Collected data entries:
::::::::::

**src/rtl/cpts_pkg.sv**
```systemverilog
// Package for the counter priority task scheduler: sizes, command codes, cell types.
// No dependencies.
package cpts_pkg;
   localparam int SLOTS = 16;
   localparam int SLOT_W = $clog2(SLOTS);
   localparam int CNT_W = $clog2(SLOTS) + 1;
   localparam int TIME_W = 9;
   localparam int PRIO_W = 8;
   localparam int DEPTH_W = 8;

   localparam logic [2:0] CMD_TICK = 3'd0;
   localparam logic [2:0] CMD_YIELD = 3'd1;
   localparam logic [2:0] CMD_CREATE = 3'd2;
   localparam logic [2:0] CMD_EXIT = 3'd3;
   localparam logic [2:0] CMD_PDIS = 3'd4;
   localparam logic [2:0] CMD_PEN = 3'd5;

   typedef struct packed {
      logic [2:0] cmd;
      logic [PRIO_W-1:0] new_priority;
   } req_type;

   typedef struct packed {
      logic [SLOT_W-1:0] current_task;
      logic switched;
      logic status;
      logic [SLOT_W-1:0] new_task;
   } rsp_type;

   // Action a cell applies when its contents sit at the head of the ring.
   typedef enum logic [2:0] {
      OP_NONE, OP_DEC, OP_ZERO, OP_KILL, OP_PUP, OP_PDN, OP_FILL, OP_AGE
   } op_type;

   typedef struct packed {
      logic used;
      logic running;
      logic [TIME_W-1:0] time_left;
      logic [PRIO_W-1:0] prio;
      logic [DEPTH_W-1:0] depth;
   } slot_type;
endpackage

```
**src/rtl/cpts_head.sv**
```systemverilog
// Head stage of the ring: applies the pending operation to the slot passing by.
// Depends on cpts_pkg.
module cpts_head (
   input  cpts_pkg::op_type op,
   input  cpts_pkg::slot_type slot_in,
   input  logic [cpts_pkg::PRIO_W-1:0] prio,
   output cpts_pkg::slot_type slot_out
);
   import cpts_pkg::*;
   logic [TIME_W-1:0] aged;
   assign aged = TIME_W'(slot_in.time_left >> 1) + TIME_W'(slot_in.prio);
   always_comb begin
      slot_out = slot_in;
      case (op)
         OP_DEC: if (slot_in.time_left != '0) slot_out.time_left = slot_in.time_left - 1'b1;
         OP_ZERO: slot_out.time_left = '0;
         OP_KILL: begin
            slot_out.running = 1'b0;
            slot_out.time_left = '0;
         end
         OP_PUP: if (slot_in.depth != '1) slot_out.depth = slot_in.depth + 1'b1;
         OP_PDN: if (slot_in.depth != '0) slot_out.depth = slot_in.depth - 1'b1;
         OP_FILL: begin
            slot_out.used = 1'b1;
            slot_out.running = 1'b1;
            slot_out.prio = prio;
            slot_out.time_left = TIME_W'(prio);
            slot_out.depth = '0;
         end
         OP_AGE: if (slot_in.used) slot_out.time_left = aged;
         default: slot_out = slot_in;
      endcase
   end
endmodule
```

::::::::::

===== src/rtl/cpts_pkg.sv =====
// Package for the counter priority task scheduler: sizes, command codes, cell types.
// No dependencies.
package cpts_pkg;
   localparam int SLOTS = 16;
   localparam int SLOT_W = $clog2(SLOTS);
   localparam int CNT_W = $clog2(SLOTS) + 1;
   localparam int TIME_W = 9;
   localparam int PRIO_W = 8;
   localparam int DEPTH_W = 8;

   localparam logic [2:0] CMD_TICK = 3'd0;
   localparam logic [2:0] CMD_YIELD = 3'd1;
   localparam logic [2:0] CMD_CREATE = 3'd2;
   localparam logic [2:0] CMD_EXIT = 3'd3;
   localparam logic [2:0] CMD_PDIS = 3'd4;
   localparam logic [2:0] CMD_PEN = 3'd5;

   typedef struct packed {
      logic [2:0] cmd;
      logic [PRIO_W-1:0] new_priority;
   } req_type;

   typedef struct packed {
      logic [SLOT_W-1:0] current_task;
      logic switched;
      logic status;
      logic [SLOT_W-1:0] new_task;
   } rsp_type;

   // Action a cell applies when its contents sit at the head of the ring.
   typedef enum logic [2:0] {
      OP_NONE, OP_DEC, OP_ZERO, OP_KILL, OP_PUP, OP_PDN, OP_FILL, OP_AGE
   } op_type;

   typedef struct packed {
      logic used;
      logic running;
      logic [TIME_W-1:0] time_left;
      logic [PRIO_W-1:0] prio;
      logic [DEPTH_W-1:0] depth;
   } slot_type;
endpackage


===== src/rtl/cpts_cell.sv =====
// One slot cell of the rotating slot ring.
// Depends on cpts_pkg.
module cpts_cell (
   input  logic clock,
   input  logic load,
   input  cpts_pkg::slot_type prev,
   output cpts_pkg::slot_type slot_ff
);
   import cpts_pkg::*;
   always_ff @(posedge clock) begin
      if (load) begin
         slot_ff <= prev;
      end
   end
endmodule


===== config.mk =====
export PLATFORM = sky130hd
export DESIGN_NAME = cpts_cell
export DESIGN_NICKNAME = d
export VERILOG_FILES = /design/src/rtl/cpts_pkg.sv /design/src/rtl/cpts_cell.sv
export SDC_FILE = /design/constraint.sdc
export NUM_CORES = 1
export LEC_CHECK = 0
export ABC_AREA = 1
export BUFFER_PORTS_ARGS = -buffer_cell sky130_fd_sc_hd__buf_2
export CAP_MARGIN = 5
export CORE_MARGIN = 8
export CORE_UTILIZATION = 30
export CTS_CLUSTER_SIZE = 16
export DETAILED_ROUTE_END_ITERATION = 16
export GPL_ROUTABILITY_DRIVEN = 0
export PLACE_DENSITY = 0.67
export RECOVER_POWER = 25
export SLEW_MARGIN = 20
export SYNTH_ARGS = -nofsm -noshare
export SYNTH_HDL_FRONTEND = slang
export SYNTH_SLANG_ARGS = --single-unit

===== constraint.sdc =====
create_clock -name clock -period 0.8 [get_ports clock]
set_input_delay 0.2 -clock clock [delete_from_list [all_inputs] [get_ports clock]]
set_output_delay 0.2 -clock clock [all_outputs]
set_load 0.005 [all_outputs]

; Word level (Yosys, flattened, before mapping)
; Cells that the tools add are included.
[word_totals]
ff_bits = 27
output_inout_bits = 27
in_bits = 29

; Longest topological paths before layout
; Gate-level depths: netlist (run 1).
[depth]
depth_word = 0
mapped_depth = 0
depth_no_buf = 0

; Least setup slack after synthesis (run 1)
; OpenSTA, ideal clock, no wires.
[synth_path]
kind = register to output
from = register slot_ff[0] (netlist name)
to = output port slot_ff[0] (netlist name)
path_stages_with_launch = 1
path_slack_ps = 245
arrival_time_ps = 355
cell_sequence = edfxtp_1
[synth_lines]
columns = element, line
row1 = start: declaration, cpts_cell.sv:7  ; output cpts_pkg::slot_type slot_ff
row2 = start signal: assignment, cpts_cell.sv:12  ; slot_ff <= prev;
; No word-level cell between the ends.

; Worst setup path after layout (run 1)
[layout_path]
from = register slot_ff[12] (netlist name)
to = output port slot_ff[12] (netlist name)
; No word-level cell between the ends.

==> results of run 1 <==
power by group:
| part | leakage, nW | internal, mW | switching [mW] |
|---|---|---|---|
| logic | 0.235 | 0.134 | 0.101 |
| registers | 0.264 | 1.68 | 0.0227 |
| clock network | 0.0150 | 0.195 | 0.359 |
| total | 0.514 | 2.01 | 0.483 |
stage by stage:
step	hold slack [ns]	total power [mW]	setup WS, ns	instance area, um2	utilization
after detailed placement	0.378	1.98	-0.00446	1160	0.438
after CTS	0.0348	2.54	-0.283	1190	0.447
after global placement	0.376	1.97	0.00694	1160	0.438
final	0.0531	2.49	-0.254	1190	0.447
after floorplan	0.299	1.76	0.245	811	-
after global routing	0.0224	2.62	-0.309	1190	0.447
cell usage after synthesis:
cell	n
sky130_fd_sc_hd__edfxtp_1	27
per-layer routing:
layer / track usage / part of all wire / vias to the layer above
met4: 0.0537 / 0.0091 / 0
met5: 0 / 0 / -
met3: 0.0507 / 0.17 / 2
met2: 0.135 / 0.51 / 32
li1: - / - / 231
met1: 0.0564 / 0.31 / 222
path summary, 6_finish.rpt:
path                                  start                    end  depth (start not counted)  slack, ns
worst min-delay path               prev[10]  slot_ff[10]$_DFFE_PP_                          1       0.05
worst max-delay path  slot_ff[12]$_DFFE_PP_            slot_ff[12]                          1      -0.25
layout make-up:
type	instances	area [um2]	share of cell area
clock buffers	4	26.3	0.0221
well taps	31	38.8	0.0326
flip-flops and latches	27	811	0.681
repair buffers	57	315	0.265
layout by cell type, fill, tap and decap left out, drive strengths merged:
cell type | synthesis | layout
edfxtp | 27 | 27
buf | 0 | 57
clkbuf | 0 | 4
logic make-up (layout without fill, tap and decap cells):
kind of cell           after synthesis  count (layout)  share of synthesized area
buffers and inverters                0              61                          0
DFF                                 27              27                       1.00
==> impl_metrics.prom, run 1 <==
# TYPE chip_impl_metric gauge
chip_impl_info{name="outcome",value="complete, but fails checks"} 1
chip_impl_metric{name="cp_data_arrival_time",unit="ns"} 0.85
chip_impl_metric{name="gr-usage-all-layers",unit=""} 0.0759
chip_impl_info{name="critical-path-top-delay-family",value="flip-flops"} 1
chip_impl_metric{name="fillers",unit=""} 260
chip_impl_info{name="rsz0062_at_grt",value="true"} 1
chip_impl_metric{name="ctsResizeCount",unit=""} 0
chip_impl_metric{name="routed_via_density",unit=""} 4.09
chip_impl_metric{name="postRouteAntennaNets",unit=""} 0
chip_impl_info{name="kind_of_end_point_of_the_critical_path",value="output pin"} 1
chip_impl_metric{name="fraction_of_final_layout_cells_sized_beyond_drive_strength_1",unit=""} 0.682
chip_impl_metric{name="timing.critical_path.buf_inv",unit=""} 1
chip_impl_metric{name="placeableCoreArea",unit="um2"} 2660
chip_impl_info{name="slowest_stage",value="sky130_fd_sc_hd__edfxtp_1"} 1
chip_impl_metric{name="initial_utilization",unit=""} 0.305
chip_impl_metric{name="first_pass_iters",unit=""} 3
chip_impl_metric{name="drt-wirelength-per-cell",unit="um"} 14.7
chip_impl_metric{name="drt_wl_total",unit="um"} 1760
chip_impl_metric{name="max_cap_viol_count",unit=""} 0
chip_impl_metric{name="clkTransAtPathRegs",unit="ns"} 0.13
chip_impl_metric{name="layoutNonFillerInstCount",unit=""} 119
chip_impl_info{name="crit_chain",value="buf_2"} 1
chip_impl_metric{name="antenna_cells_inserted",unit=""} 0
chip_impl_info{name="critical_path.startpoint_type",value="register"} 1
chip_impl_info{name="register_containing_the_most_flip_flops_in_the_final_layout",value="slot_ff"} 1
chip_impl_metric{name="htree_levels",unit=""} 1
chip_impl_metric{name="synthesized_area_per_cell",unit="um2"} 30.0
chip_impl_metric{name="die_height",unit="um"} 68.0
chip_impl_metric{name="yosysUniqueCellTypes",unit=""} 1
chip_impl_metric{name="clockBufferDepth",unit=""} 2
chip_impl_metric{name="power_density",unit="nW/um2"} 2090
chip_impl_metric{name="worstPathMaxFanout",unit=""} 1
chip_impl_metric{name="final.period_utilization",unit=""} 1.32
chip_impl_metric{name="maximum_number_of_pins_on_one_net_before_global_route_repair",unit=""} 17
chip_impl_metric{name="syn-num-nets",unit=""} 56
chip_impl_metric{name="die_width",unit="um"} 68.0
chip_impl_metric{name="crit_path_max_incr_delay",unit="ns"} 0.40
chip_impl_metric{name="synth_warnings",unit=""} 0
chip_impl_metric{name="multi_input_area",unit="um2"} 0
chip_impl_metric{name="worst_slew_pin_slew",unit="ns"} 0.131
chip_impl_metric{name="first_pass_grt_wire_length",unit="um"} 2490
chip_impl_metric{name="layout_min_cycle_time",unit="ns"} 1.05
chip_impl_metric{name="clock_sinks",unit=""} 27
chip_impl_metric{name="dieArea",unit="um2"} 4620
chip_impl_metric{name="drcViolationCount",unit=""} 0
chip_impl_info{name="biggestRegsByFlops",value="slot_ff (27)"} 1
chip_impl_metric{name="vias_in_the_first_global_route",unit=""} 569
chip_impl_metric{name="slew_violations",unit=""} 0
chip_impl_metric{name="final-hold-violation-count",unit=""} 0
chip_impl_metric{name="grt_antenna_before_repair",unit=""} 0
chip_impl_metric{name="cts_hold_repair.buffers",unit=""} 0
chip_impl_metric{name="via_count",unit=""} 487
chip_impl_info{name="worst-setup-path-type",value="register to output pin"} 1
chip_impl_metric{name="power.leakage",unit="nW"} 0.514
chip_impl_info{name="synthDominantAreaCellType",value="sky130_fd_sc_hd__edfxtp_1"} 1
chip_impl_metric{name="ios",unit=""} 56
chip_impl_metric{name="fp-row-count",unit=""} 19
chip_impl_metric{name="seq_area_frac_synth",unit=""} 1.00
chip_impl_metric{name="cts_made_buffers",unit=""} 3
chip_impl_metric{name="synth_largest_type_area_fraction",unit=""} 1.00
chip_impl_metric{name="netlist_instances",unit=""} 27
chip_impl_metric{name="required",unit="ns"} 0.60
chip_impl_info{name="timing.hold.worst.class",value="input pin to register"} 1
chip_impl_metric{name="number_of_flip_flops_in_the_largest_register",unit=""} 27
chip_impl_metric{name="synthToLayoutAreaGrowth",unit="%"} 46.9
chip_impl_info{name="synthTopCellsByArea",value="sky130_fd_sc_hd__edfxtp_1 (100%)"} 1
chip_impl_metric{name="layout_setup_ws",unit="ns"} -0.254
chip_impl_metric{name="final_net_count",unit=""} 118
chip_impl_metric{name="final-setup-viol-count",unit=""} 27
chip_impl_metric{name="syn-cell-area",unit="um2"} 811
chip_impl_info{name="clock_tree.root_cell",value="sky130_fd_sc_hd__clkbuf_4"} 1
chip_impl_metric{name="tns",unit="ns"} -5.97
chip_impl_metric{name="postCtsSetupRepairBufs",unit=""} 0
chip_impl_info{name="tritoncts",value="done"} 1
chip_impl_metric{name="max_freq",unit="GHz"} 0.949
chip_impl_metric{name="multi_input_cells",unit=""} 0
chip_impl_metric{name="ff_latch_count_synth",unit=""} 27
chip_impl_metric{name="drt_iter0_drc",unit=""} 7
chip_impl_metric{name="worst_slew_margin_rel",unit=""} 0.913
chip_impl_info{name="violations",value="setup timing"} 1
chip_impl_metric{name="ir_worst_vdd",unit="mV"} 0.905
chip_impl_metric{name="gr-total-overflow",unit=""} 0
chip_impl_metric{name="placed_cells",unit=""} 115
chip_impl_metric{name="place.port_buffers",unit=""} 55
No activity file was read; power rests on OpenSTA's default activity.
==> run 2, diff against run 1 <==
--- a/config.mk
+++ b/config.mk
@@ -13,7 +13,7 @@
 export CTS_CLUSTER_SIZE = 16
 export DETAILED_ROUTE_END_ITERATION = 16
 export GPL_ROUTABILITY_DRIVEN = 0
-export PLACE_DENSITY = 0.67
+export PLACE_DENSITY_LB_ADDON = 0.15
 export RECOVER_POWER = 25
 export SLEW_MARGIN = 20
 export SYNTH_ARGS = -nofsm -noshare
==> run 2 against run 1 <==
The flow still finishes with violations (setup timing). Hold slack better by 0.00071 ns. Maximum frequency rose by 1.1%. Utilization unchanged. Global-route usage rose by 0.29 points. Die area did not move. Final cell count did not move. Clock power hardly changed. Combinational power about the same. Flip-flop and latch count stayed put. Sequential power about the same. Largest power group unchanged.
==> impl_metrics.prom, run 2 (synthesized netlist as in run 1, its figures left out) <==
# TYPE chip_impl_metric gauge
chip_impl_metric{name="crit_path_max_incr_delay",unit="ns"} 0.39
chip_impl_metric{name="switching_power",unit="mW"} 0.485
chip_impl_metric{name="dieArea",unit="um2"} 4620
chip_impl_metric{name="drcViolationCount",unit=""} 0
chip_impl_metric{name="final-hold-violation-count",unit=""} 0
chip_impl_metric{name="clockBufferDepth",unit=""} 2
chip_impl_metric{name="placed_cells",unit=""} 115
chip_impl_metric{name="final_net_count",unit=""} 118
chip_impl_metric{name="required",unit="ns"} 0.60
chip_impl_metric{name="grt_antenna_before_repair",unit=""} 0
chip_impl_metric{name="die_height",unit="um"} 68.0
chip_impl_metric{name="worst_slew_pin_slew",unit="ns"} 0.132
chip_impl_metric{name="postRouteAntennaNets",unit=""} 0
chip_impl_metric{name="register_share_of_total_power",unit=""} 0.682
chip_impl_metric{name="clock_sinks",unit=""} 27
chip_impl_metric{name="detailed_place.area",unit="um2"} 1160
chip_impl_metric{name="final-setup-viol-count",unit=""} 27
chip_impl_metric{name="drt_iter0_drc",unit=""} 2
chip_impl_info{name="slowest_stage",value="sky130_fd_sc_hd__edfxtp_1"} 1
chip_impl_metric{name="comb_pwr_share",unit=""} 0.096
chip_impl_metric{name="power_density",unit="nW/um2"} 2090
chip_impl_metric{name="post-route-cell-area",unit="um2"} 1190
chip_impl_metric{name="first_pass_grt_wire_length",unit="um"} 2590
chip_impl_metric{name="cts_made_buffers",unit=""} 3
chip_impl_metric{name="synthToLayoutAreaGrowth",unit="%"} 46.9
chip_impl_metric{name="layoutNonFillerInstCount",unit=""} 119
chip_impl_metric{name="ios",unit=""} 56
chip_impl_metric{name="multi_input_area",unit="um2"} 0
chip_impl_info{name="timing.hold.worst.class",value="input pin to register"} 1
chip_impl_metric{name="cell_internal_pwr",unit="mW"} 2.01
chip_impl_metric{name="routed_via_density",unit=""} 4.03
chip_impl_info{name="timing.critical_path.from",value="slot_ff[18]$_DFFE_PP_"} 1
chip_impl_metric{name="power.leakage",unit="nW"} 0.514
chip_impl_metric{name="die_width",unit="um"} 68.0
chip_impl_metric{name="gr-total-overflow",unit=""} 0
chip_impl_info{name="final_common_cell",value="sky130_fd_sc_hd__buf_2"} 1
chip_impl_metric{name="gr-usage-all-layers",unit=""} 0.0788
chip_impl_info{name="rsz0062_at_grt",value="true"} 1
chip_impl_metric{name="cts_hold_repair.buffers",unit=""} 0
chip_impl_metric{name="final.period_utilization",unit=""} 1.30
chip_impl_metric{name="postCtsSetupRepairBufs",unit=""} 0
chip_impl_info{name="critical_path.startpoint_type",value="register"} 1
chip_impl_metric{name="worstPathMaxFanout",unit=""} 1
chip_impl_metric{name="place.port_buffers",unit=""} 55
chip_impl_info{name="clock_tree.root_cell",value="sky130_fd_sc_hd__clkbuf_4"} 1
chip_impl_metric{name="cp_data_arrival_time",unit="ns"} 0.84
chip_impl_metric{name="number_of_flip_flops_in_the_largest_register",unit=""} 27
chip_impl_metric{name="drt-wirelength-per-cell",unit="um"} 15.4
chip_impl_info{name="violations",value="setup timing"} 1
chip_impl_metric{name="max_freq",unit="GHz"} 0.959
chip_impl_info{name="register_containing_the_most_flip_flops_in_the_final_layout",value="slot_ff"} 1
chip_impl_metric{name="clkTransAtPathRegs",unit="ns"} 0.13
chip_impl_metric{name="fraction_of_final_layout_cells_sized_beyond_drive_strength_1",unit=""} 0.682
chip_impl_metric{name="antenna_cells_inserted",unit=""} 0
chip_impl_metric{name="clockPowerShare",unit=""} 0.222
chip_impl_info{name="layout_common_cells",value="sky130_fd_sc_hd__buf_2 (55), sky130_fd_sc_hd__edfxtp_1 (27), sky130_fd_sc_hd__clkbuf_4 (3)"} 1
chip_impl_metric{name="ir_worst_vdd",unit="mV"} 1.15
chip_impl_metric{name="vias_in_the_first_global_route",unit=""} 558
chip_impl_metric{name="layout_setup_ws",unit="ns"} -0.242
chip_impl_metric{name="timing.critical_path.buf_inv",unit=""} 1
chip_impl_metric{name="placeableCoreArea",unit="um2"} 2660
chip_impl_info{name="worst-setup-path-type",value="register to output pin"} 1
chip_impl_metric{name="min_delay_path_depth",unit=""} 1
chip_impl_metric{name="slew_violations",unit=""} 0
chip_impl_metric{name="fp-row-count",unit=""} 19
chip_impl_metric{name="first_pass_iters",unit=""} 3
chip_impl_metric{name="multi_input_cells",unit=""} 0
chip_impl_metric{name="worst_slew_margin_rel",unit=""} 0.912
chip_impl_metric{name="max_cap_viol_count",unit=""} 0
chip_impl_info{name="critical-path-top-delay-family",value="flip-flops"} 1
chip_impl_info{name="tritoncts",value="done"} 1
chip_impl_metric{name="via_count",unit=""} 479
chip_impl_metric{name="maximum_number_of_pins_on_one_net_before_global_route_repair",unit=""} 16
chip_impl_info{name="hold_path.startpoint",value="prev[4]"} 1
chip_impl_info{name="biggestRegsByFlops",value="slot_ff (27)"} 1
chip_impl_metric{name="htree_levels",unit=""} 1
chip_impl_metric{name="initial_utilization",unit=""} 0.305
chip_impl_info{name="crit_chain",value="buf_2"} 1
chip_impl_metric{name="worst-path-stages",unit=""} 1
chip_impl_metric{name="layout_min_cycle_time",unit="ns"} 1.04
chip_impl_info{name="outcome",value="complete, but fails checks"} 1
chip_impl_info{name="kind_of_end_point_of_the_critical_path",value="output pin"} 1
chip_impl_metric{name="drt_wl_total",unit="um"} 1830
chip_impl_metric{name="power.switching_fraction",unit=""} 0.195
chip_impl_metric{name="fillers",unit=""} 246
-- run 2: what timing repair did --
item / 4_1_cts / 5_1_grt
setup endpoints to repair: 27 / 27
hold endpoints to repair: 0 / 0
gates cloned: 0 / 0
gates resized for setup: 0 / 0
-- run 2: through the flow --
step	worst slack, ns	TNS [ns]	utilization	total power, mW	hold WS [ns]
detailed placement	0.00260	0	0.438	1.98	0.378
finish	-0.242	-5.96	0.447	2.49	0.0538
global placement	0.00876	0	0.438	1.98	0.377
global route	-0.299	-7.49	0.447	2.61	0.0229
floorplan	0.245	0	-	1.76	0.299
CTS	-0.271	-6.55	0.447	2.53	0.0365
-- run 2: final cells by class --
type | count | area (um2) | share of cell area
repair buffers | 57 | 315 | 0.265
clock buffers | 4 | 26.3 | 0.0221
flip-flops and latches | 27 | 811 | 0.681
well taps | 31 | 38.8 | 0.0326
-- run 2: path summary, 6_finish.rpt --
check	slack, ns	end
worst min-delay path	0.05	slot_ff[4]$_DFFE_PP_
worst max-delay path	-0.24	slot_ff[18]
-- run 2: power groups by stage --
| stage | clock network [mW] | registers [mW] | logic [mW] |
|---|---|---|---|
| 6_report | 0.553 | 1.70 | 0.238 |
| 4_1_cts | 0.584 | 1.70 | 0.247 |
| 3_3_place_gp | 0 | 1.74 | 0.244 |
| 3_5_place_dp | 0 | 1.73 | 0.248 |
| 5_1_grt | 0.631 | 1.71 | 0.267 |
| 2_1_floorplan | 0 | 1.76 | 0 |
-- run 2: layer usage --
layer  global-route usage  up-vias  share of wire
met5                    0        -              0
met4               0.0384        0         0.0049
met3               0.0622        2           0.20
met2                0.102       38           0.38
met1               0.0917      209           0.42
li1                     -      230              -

::::::::::

What is required.
Copy exactly the stretch of data above from the line with "export CORE_UTILIZATION = 30" through the line with "synthesis (run 1)", and omit all other lines.

Solution for this problem.
export CORE_UTILIZATION = 30
export CTS_CLUSTER_SIZE = 16
export DETAILED_ROUTE_END_ITERATION = 16
export GPL_ROUTABILITY_DRIVEN = 0
export PLACE_DENSITY = 0.67
export RECOVER_POWER = 25
export SLEW_MARGIN = 20
export SYNTH_ARGS = -nofsm -noshare
export SYNTH_HDL_FRONTEND = slang
export SYNTH_SLANG_ARGS = --single-unit

===== constraint.sdc =====
create_clock -name clock -period 0.8 [get_ports clock]
set_input_delay 0.2 -clock clock [delete_from_list [all_inputs] [get_ports clock]]
set_output_delay 0.2 -clock clock [all_outputs]
set_load 0.005 [all_outputs]

; Word level (Yosys, flattened, before mapping)
; Cells that the tools add are included.
[word_totals]
ff_bits = 27
output_inout_bits = 27
in_bits = 29

; Longest topological paths before layout
; Gate-level depths: netlist (run 1).
[depth]
depth_word = 0
mapped_depth = 0
depth_no_buf = 0

; Least setup slack after synthesis (run 1)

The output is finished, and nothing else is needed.